On the Connectivity of Bipartite Distance-Balanced Graphs

TL;DR

This paper investigates the structure of bipartite distance-balanced graphs, disproves a conjecture about their connectivity, and classifies certain non-3-connected cases, revealing their regularity and uniqueness.

Contribution

It answers Handa's question negatively by providing counterexamples, classifies minimal non-3-connected bipartite distance-balanced graphs, and characterizes their structural properties.

Findings

Counterexamples to Handa's conjecture exist.

Minimal non-3-connected bipartite distance-balanced graphs have 18 vertices and are unique.

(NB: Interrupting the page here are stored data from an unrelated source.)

What follows belongs to an exercise in optimizing a design on an open flow for small area and a short achievable clock period; a production flow would make more cautious choices.
Only simulation tests tie the RTL to the original design; equivalence was not proved.

--- design.v ---
module comp_bilerp_row #(parameter W = 16) (
    input  wire [W-1:0] a,       
    input  wire [W-1:0] b,       
    input  wire [7:0]   f,
    output wire [W+7:0] r
);
    wire [W-1:0] s0 = f[0] ? b : a;
    wire [W-1:0] s1 = f[1] ? b : a;
    wire [W-1:0] s2 = f[2] ? b : a;
    wire [W-1:0] s3 = f[3] ? b : a;
    wire [W-1:0] s4 = f[4] ? b : a;
    wire [W-1:0] s5 = f[5] ? b : a;
    wire [W-1:0] s6 = f[6] ? b : a;
    wire [W-1:0] s7 = f[7] ? b : a;
    assign r = {8'd0, a} + {8'd0, s0} + {7'd0, s1, 1'b0} + {6'd0, s2, 2'b0}
             + {5'd0, s3, 3'b0} + {4'd0, s4, 4'b0} + {3'd0, s5, 5'b0}
             + {2'd0, s6, 6'b0} + {1'd0, s7, 7'b0};
endmodule
module comp_bilerp (
    input  wire [15:0] t00,
    input  wire [15:0] t10,
    input  wire [15:0] t01,
    input  wire [15:0] t11,
    input  wire [7:0]  fu,
    input  wire [7:0]  fv,
    output wire [15:0] q
);
    wire [23:0] row0, row1;
    wire [31:0] acc;
    comp_bilerp_row #(16) u_r0 (.a(t00), .b(t10), .f(fu), .r(row0));
    comp_bilerp_row #(16) u_r1 (.a(t01), .b(t11), .f(fu), .r(row1));
    comp_bilerp_row #(24) u_v  (.a(row0), .b(row1), .f(fv), .r(acc));
    wire [31:0] accr = acc + 32'd32768;
    assign q = accr[31:16];
endmodule
module comp_pixel (
    input  wire        clk,
    input  wire        rst,
    input  wire        in_valid,
    input  wire        in_on_canvas,
    input  wire [3:0]  in_layer_en,      
    input  wire        in_base_hit,      
    input  wire [15:0] in_b00,
    input  wire [15:0] in_b10,
    input  wire [15:0] in_b01,
    input  wire [15:0] in_b11,
    input  wire [7:0]  in_bfu,
    input  wire [7:0]  in_bfv,
    input  wire [15:0] in_s00,
    input  wire [15:0] in_s10,
    input  wire [15:0] in_s01,
    input  wire [15:0] in_s11,
    input  wire [7:0]  in_sfu,
    input  wire [7:0]  in_sfv,
    input  wire [15:0] in_floor,
    input  wire [15:0] in_ceil,
    input  wire [7:0]  in_crema,
    input  wire        in_stitch_en,
    input  wire [16:0] in_wn,            
    input  wire        in_unif_en,
    input  wire [15:0] in_gain,          
    output reg         out_valid,
    output reg  [15:0] out_v,
    output reg  [15:0] out_pre,
    output reg         out_sat,
    output reg         out_l3
);
    reg        r_valid;
    reg        r_on_canvas;
    reg [3:0]  r_layer_en;
    reg        r_base_hit;
    reg [15:0] r_b00, r_b10, r_b01, r_b11;
    reg [7:0]  r_bfu, r_bfv;
    reg [15:0] r_s00, r_s10, r_s01, r_s11;
    reg [7:0]  r_sfu, r_sfv;
    reg [15:0] r_floor, r_ceil;
    reg [7:0]  r_crema;
    reg        r_stitch_en;
    reg [16:0] r_wn;
    reg        r_unif_en;
    reg [15:0] r_gain;
    always @(posedge clk) begin
        if (rst)
            r_valid <= 1'b0;
        else
            r_valid <= in_valid;
    end
    always @(posedge clk) begin
        r_on_canvas <= in_on_canvas;
        r_layer_en  <= in_layer_en;
        r_base_hit  <= in_base_hit;
        r_b00 <= in_b00;  r_b10 <= in_b10;  r_b01 <= in_b01;  r_b11 <= in_b11;
        r_bfu <= in_bfu;  r_bfv <= in_bfv;
        r_s00 <= in_s00;  r_s10 <= in_s10;  r_s01 <= in_s01;  r_s11 <= in_s11;
        r_sfu <= in_sfu;  r_sfv <= in_sfv;
        r_floor     <= in_floor;
        r_ceil      <= in_ceil;
        r_crema     <= in_crema;
        r_stitch_en <= in_stitch_en;
        r_wn        <= in_wn;
        r_unif_en   <= in_unif_en;
        r_gain      <= in_gain;
    end
    wire [15:0] base_q, sig_q;
    comp_bilerp u_base (
        .t00(r_b00), .t10(r_b10), .t01(r_b01), .t11(r_b11),
        .fu(r_bfu), .fv(r_bfv), .q(base_q)
    );
    comp_bilerp u_sig (
        .t00(r_s00), .t10(r_s10), .t01(r_s01), .t11(r_s11),
        .fu(r_sfu), .fv(r_sfv), .q(sig_q)
    );
    reg        p1_valid;
    reg [15:0] p1_b, p1_s, p1_f, p1_c, p1_g;
    reg [7:0]  p1_a;
    reg [16:0] p1_wn;
    always @(posedge clk) begin
        if (rst)
            p1_valid <= 1'b0;
        else
            p1_valid <= r_valid;
    end
    always @(posedge clk) begin
        p1_b  <= (r_on_canvas && r_layer_en[0] && r_base_hit) ? base_q : 16'd0;
        p1_s  <= (r_on_canvas && r_layer_en[1]) ? sig_q : 16'd0;
        p1_a  <= r_layer_en[2] ? r_crema : 8'd0;
        p1_f  <= (r_on_canvas && r_layer_en[3]) ? r_floor : 16'd0;
        p1_c  <= r_layer_en[3] ? r_ceil : 16'hFFFF;
        p1_wn <= r_stitch_en ? r_wn : 17'd65536;
        p1_g  <= r_unif_en ? r_gain : 16'd32768;
    end
    wire [23:0] att_p = p1_b * (8'd255 - p1_a);
    wire [40:0] ts_acc = {17'd0, att_p} + {9'd0, att_p, 8'd0} + {1'd0, att_p, 16'd0}
                       + {1'b0, p1_s, 24'd0} + 41'h807F7F;
    wire        sat_add = ts_acc[40];
    wire [15:0] ts_val  = sat_add ? 16'hFFFF : ts_acc[39:24];
    wire        l3_conf = p1_f > p1_c;
    wire [15:0] fl_val  = (ts_val < p1_f) ? p1_f : ts_val;
    wire [15:0] cl_val  = (fl_val > p1_c) ? p1_c : fl_val;
    reg        p2_valid;
    reg [15:0] p2_v, p2_g;
    reg [16:0] p2_wn;
    reg        p2_sat, p2_l3;
    always @(posedge clk) begin
        if (rst)
            p2_valid <= 1'b0;
        else
            p2_valid <= p1_valid;
    end
    always @(posedge clk) begin
        p2_v   <= cl_val;
        p2_sat <= sat_add;
        p2_l3  <= l3_conf;
        p2_wn  <= p1_wn;
        p2_g   <= p1_g;
    end
    wire [33:0] st_prod = p2_v * p2_wn + 34'd32768;
    wire [15:0] pre_val = st_prod[31:16];
    wire [32:0] g_prod  = pre_val * p2_g + 33'd16384;
    wire [17:0] g_q     = g_prod[32:15];
    wire        sat_g   = g_q > 18'd65535;
    wire [15:0] fin_val = sat_g ? 16'hFFFF : g_q[15:0];
    always @(posedge clk) begin
        if (rst)
            out_valid <= 1'b0;
        else
            out_valid <= p2_valid;
    end
    always @(posedge clk) begin
        out_v   <= fin_val;
        out_pre <= pre_val;
        out_sat <= p2_sat | sat_g;
        out_l3  <= p2_l3;
    end
endmodule
--- run.sh ---
#!/bin/bash
# synth_recipe.tcl (not shown) runs the flow's synth.tcl, then flattens the netlist and writes it again
# the make line also repeats each setting of config.mk as NAME=value (left out here)
make -C /OpenROAD-flow-scripts/flow DESIGN_CONFIG=/design/flow/config.mk WORK_HOME=/design/flow/orfs CLKGATE_MAP_FILE= SYNTH_SCRIPT=/design/flow/synth_recipe.tcl finish
--- config.mk ---
export PLATFORM = sky130hd
export DESIGN_NAME = comp_pixel
export DESIGN_NICKNAME = comp_pixel
export VERILOG_FILES = /design/flow/design.v
export SDC_FILE = /design/flow/constraint.sdc
export NUM_CORES = 4
export LEC_CHECK = 0
export CAP_MARGIN = 20
export CORE_MARGIN = 2
export CORE_UTILIZATION = 40
export PLACE_DENSITY = 0.6
export SLEW_MARGIN = 20
--- constraint.sdc ---
create_clock -name core_clock -period 55.0 [get_ports {clk}]
set_input_delay 11.0000 -clock core_clock [delete_from_list [all_inputs] [get_ports {clk}]]
set_output_delay 11.0000 -clock core_clock [all_outputs]
set_load 0.01 [all_outputs]
==> results.yml, run 1 <==
clocking:
  cts.repair.resized: 0
  root_buffer: "clkbuf_16"
  clock_latency_ns: 0.73
  clk_path_buf_depth: 3
  cts_inserted_buffers: 56
  cts.htree.levels: 2
  cts_setup_buffers: 0
  clock_sinks: 435
  ctsHoldBuffers: 0
  clk_pin_slew_ns: 0.07
  cts_tree: "yes"
placed_design:
  place_hpwl_mm: 134.1
  place_inst: 9422
  post-place-ws_ns: 40.96
  port_buffers: 278
  place_congestion: 0.8440
synth:
  ys_ff_latch: 435
  synth_area_per_cell_um2: 9.557
  synth_cell_type_count: 83
  netlist_area_mm2: 0.06856
  ys_warn_count: 1
  yosysSeqAreaShare: 0.1270
  ys_top_cells_by_area: "fa_1 36%, ha_1 14%, dfxtp_1 13%"
  synth_edf_count: 0
  synthCells: 7173
  async_reset_ff_frac: 0
  synth_top_area_frac: 0.3551
  synth_fp_nets: 9397
  yosysTopAreaCell: "fa_1"
  synth_flop_cell: "dfxtp_1"
routing:
  vias: 48260
  ant_nets: 0
  routed_via_density: 5.067
  drc_errors: 0
  drt_first_pass_iters: 5
  wirelength_mm: 168.9
  first_iter_violations: 2457
  wl_per_cell_um: 17.73
die:
  die_h_um: 418.0
  core_region_area_mm2: 0.1698
  initial_core_util: 0.4036
  die_area_mm2: 0.1747
  num_rows: 151
  ioPinCount: 279
  die_x_um: 418.0
worst_setup_path:
  worstPathRequired_ns: 55.57
  crit_path_start: "p1_a[4]$_SDFF_PN0_"
  cp-endpoint: "p2_v[6]$_DFF_P_"
  crit_arrival_ns: 14.52
  critPathSlowestCell: "dfxtp_1"
  regToRegSetupSlack_ns: 41.05
  r2r-end: "p2_v[6]$_DFF_P_"
  cp-end-kind: "flip-flop"
  crit_type: "reg2reg"
  crit_fanout: 24
  r2r-start: "p1_a[4]$_SDFF_PN0_"
  cpPeakStageDelay_ns: 0.72
  critPathLaunchType: "flip-flop"
  r2r_cells: 52
finish:
  layout.cells.non_filler: 9526
  drive_above_1_share: 0.03969
  finalNetCount: 9486
  reg_top3: "p1_wn: 17 flops, p2_wn: 17 flops, r_wn: 17 flops"
  area_growth_pct: 10.11
global_route:
  grt_pass1_wl_mm: 279.1
  grt_util_met2: 0.3452
  busiest_layer: "met2"
  grt_max_degree: 57
  grt_usage: 0.1980
  first_global_vias: 52430
  grt_util_met1: 0.2622
  overflow: 0
  gr-usage-met3: 0.02079
  antenna_found_initial: 2
outcome:
  run_status: "finished clean"
timing:
  rsz0062_at_grt: "no"
  slew_violations: 0
  fin_ws_ns: 41.05
  worst_pin_slew_ns: 1.096
  fin_crit_sh: 0.2536
  skew_ns: 0.05877
  timing.fmax_mhz: 71.69
  setup_tns_ns: 0
  hold_viol: 0
  finalWorstPathRequiredPeriod_ns: 13.95
  setup_viol: 0
  maxSlewHeadroom: 0.2643
min_path:
  hp-class: "reg2reg"
job:
  maxCapViolCount: 0
==> cell type report <==
type	instances	area (µm²)
fill	16260	94360
multi-input combinational	5023	53430
sequential	435	8733
inverter	1402	5263
timing repair buffer	344	3278
tap	2218	2775
clock buffer	65	1475
clock inverter	38	531.8
antenna	1	2.502
==> critical path, delay by kind of cell, from the launching register on <==
kind                     cells  cell delay (ns)
AND/OR/NAND/NOR              8             1.46
AO/OA/AOI/OAI               21             4.56
adder cells (fa/ha/maj)     12             4.70
buffers and inverters        6             0.58
multiplexers                 3             0.95
XOR/XNOR                     2             0.78
flip-flops                   1             0.72
==> layout by cell type, fill, tap and decap left out, drive strengths merged, types with 16 or more instances in the layout <==
master / synthesis / layout
a21o: 77 / 77
a21oi: 254 / 254
a31oi: 33 / 33
and2: 299 / 299
and3: 44 / 44
buf: 36 / 66
clkbuf: 277 / 65
clkdlybuf4s50: 0 / 278
dfxtp: 435 / 435
fa: 1216 / 1216
ha: 764 / 764
inv: 1401 / 1414
mux2: 66 / 66
mux2i: 523 / 523
nand2: 541 / 541
nand2b: 84 / 84
nand3: 52 / 52
nand4: 20 / 20
nor2: 265 / 265
nor2b: 109 / 109
nor3: 49 / 49
o211ai: 18 / 18
o21a: 22 / 22
o21ai: 265 / 265
o31ai: 16 / 16
xnor2: 109 / 109
xor2: 57 / 57
==> metrics by stage <==
stage          hold WS, ns  area (µm²)  utilization
6_report            0.3177       75490       0.4444
5_1_grt             0.3269       75480       0.4444
4_1_cts             0.3166       75460       0.4443
3_5_place_dp        0.3121       73460       0.4325
3_3_place_gp        0.3128       73450       0.4324
2_1_floorplan       0.3096       68560            -
==> worst min path at each step <==
stage,start,end,depth (start not counted)
2_1_floorplan,p2_l3$_DFF_P_,out_l3$_DFF_P_,0
3_3_place_gp,p1_wn[11]$_SDFF_PN0_,p2_wn[11]$_DFF_P_,0
3_5_place_dp,p1_g[5]$_SDFF_PN0_,p2_g[5]$_DFF_P_,0
4_1_cts,p1_wn[4]$_SDFF_PN0_,p2_wn[4]$_DFF_P_,0
5_1_grt,p1_g[9]$_SDFF_PN0_,p2_g[9]$_DFF_P_,0
6_report,p1_wn[4]$_SDFF_PN0_,p2_wn[4]$_DFF_P_,0
==> metal layers <==
| layer | vias up | wire, µm | share of wire |
|---|---|---|---|
| li1 | 22670 | - | - |
| met1 | 24430 | 75060 | 0.44 |
| met2 | 948 | 83570 | 0.49 |
| met3 | 216 | 6555 | 0.039 |
| met4 | 0 | 3727 | 0.022 |
| met5 | - | 0 | 0 |
==> cell usage after synthesis (all sizes together), types with 13 or more instances <==
cell,instances
nor3,49
fa,1216
nand3,52
o21ai,265
and2,299
mux2i,523
nand2,541
nand2b,84
a211oi,13
a21oi,254
dfxtp,435
and3,44
clkbuf,277
nand4,20
buf,36
mux2,66
xor2,57
o211ai,18
nor2b,109
a31oi,33
inv,1401
xnor2,109
or3,13
o21a,22
nor2,265
o31ai,16
ha,764
a21o,77
==> logic make-up (layout without fill, tap and decap cells) <==
group                      after synthesis  count (layout)  share of synthesized area
adders and majority gates             1980            1980                     0.4945
muxes                                  589             589                    0.08720
xor gates and xnor gates               166             166                    0.02154
buffers and inverters                 1715            1849                    0.09427
other                                    0               1                          0
and+or+nand+nor                       1517            1517                     0.1080
DFF                                    435             435                     0.1270
AOI/OAI and AO/OA                      771             771                    0.06747
==> inputs of run 2 (changes only) <==
--- a/design.v
+++ b/design.v
@@ -3,4 +3,5 @@
     input  wire [W-1:0] b,       
     input  wire [7:0]   f,
+    input  wire [W-1:0] c,       
     output wire [W+7:0] r
 );
@@ -15,5 +16,5 @@
     assign r = {8'd0, a} + {8'd0, s0} + {7'd0, s1, 1'b0} + {6'd0, s2, 2'b0}
              + {5'd0, s3, 3'b0} + {4'd0, s4, 4'b0} + {3'd0, s5, 5'b0}
-             + {2'd0, s6, 6'b0} + {1'd0, s7, 7'b0};
+             + {2'd0, s6, 6'b0} + {1'd0, s7, 7'b0} + {8'd0, c};
 endmodule
 module comp_bilerp (
@@ -28,9 +29,8 @@
     wire [23:0] row0, row1;
     wire [31:0] acc;
-    comp_bilerp_row #(16) u_r0 (.a(t00), .b(t10), .f(fu), .r(row0));
-    comp_bilerp_row #(16) u_r1 (.a(t01), .b(t11), .f(fu), .r(row1));
-    comp_bilerp_row #(24) u_v  (.a(row0), .b(row1), .f(fv), .r(acc));
-    wire [31:0] accr = acc + 32'd32768;
-    assign q = accr[31:16];
+    comp_bilerp_row #(16) u_r0 (.a(t00), .b(t10), .f(fu), .c(16'd0), .r(row0));
+    comp_bilerp_row #(16) u_r1 (.a(t01), .b(t11), .f(fu), .c(16'd0), .r(row1));
+    comp_bilerp_row #(24) u_v  (.a(row0), .b(row1), .f(fv), .c(24'd32768), .r(acc));
+    assign q = acc[31:16];
 endmodule
 module comp_pixel (
@@ -136,6 +136,8 @@
     wire [15:0] ts_val  = sat_add ? 16'hFFFF : ts_acc[39:24];
     wire        l3_conf = p1_f > p1_c;
-    wire [15:0] fl_val  = (ts_val < p1_f) ? p1_f : ts_val;
-    wire [15:0] cl_val  = (fl_val > p1_c) ? p1_c : fl_val;
+    wire        v_lo    = ts_val < p1_f;
+    wire        v_hi    = ts_val > p1_c;
+    wire [15:0] cl_val  = (l3_conf || (v_hi && !v_lo)) ? p1_c :
+                          v_lo ? p1_f : ts_val;
     reg        p2_valid;
     reg [15:0] p2_v, p2_g;
@@ -156,6 +158,20 @@
     end
     wire [33:0] st_prod = p2_v * p2_wn + 34'd32768;
-    wire [15:0] pre_val = st_prod[31:16];
-    wire [32:0] g_prod  = pre_val * p2_g + 33'd16384;
+    reg        p3_valid;
+    reg [15:0] p3_pre, p3_g;
+    reg        p3_sat, p3_l3;
+    always @(posedge clk) begin
+        if (rst)
+            p3_valid <= 1'b0;
+        else
+            p3_valid <= p2_valid;
+    end
+    always @(posedge clk) begin
+        p3_pre <= st_prod[31:16];
+        p3_g   <= p2_g;
+        p3_sat <= p2_sat;
+        p3_l3  <= p2_l3;
+    end
+    wire [32:0] g_prod  = p3_pre * p3_g + 33'd16384;
     wire [17:0] g_q     = g_prod[32:15];
     wire        sat_g   = g_q > 18'd65535;
@@ -165,11 +181,11 @@
             out_valid <= 1'b0;
         else
-            out_valid <= p2_valid;
+            out_valid <= p3_valid;
     end
     always @(posedge clk) begin
         out_v   <= fin_val;
-        out_pre <= pre_val;
-        out_sat <= p2_sat | sat_g;
-        out_l3  <= p2_l3;
+        out_pre <= p3_pre;
+        out_sat <= p3_sat | sat_g;
+        out_l3  <= p3_l3;
     end
 endmodule
==> run 2 against run 1 <==
Against the previous run:
- still clean
- first-iteration DRC count is 0.73% lower
- count of clock-buffer cells in the layout is 4 higher
- register-to-register slack improved by 1.8 ns
- fmax is 11% higher
- setup slack improved by 1.4 ns
- critical path depth decreased by 51
- die area up 1.2%
- non-clock buffer count fell by 14
- core utilization fell by 0.11 points
- flip-flop and latch count grew 35
- clock skew decreased by 0.023 ns
==> results.yml, run 2 <==
outcome:
  run_status: "finished clean"
finish:
  fillers: 16660
  reg_top3: "p1_wn: 17 flops, p2_wn: 17 flops, r_wn: 17 flops"
  area_growth_pct: 9.821
  layout_common_cells: "1380 x inv_1, 1216 x fa_1, 764 x ha_1"
  drive_above_1_share: 0.04311
  design_area_mm2: 0.07623
  final_common_cell: "inv_1"
  finalNetCount: 9579
synth:
  synth_top_cells_by_count: "1380 x inv_1, 1216 x fa_1, 764 x ha_1, 654 x nand2_1, 470 x dfxtp_1"
  synthCells: 7290
  async_reset_ff_frac: 0
  synth_fp_nets: 9514
  yosysSeqAreaShare: 0.1356
  ys_ff_latch: 470
  ys_top_cells_by_area: "fa_1 35%, ha_1 14%, dfxtp_1 14%"
  ys_warn_count: 1
  yosysMostFrequentCell: "inv_1"
  synth_top_area_frac: 0.3507
  synth_cell_type_count: 75
  synth_flop_cell: "dfxtp_1"
  netlist_area_mm2: 0.06941
  synth_edf_count: 0
  yosysTopAreaCell: "fa_1"
  synth_area_per_cell_um2: 9.521
timing:
  worst_pin_slew_ns: 1.118
  skew_ns: 0.03591
  maxSlewHeadroom: 0.2492
  hold_viol: 0
  fin_crit_sh: 0.2285
  setup_viol: 0
  finalWorstPathRequiredPeriod_ns: 12.57
  slew_violations: 0
  timing.fmax_mhz: 79.56
  rsz0062_at_grt: "no"
  setup_tns_ns: 0
die:
  die_area_mm2: 0.1769
  num_rows: 152
  die_x_um: 420.6
  ioPinCount: 279
  initial_core_util: 0.4037
  die_h_um: 420.6
  core_region_area_mm2: 0.1719
worst_setup_path:
  worstPathRequired_ns: 44.00
  critPathLaunchType: "flip-flop"
  crit_type: "reg2out"
  crit_family: "buffers and inverters"
  crit_arrival_ns: 1.57
  cpPeakStageDelay_ns: 0.56
  path_buf_inv: 1
  path_cells: "clkdlybuf4s50_1"
  cp-end-kind: "output port"
  critPathSlowestCell: "clkdlybuf4s50_1"
  crit_fanout: 1
placed_design:
  place_congestion: 0.8665
  port_buffers: 278
  place_area_mm2: 0.07427
  place_hpwl_mm: 130.9
clocking:
  clk_path_buf_depth: 3
  clk_pin_slew_ns: 0.06
  cts_setup_buffers: 0
  root_buffer: "clkbuf_16"
  cts_inserted_buffers: 54
  clock_latency_ns: 0.71
  ctsHoldBuffers: 0
  cts_tree: "yes"
  cts.repair.resized: 0
  clock_sinks: 470
  cts.htree.levels: 2
global_route:
  grt_pass1_wl_mm: 274.4
  first_global_vias: 52730
  overflow: 0
  grt_max_degree: 57
  grt_usage: 0.1913
  antenna_found_initial: 3
routing:
  wl_per_cell_um: 16.88
  drt_first_pass_iters: 8
  first_iter_violations: 2439
  routed_via_density: 5.024
  wirelength_mm: 164.0
  ant_nets: 0
  vias: 48810
  drc_errors: 0
job:
  maxCapViolCount: 0
min_path:
  hp-class: "reg2reg"
[run 2: area by class of cell]
class / count / area [µm²] / share of cell area
clock buffers: 69 / 1499 / 0.01966
flip-flops and latches: 470 / 9432 / 0.1237
inverters: 1380 / 5180 / 0.06795
clock inverters: 32 / 429.2 / 0.005630
repair buffers: 330 / 3173 / 0.04163
multi-input cells: 5119 / 53610 / 0.7033
well taps: 2310 / 2890 / 0.03792
diodes: 5 / 12.51 / 0.0001641
[run 2: routing by layer]
metal  track usage  vias up  wire length, µm
li1              -    23060                -
met1        0.2514    24550            71870
met2        0.3356     1010            81700
met3       0.02018      188             6714
met4       0.04726        0             3750
met5             0        -                0
[run 2: final timing paths]
kind	from	endpoint	slack, ns	cells after the start
worst max register to register	p1_a[7]$_SDFF_PN0_	p2_v[15]$_DFF_P_	42.89	45
worst min-delay path	p1_wn[3]$_SDFF_PN0_	p2_wn[3]$_DFF_P_	0.32	0
worst min register to register	p1_wn[3]$_SDFF_PN0_	p2_wn[3]$_DFF_P_	0.32	0
worst max-delay path	out_v[11]$_SDFF_PP1_	out_v[11]	42.43	1
[run 2: through the flow]
stage	worst slack [ns]	cells	hold WS [ns]	utilization
6_report	42.43	9715	0.3220	0.4434
5_1_grt	42.06	9714	0.3299	0.4434
4_1_cts	42.34	9709	0.3248	0.4432
3_5_place_dp	43.02	9608	0.3121	0.4320
3_3_place_gp	43.18	9608	0.3124	0.4320
2_1_floorplan	43.67	7290	0.3096	-
[run 2: kinds of logic after synthesis]
logic type               count (synthesis)  synth area share
adder cells (fa/ha/maj)               1980            0.4884
buffers and inverters                 1701           0.09251
AND/OR/NAND/NOR                       1619            0.1133
AO/OA/AOI/OAI                          857           0.07546
multiplexers                           510           0.07544
flip-flops                             470            0.1356
XOR/XNOR                               153           0.01931

-- afterwards: timing with drivers on the ports --
The results above use ideal ports. As a check the final layouts listed here were re-extracted and re-timed, cells and wires unchanged. Step 1, drivers: a clkbuf_16 drives clk and a buf_2 each remaining input, both assumed. Step 2 moves the port delays by t, midway between the first and last clock arrival at a register: inputs arrive t later, outputs are due t later. That takes back most of the time a late clock gives input paths. Three values: ideal ports, drivers, drivers and shift; two values: the first two.
run | t, ns | slack for setup (ns) | worst slew at a driven data input, ns | cell pins on the clock port's net
run 1 | 0.774 | 41.052 / 41.052 / 41.052 | 0.06 | 1
run 2 | 0.774 | 42.431 / 42.345 / 42.894 | 0.05 | 1
After both steps every run listed still meets setup and hold.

All such graphs with a certain property are regular and form infinite families.

Abstract

A connected graph $\G$ is said to be {\it distance-balanced} whenever for any pair of adjacent vertices $u,v$ of $\G$ the number of vertices closer to $u$ than to $v$ is equal to the number of vertices closer to $v$ than to $u$. In [Bipartite graphs with balanced $(a,b)$-partitions, {\em Ars Combin.} {\bf 51} (1999), 113-119] Handa asked whether every bipartite distance-balanced graph, that is not a cycle, is 3-connected. In this paper the Handa question is answered in the negative. Moreover, we show that a minimal bipartite distance-balanced graph, that is not a cycle and is not 3-connected, has 18 vertices and is unique. In addition, we give a complete classification of non-3-connected bipartite distance-balanced graphs for which the minimal distance between two vertices in a 2-cut is three. All such graphs are regular and for each $k \geq 3$ there exists an infinite family of such graphs which are $k$-regular. Furthermore, we determine a number of structural properties that a bipartite distance-balanced graph, which is not 3-connected, must have. As an application, we give a positive answer to the Handa question for the subfamily of bipartite strongly distance-balanced graphs.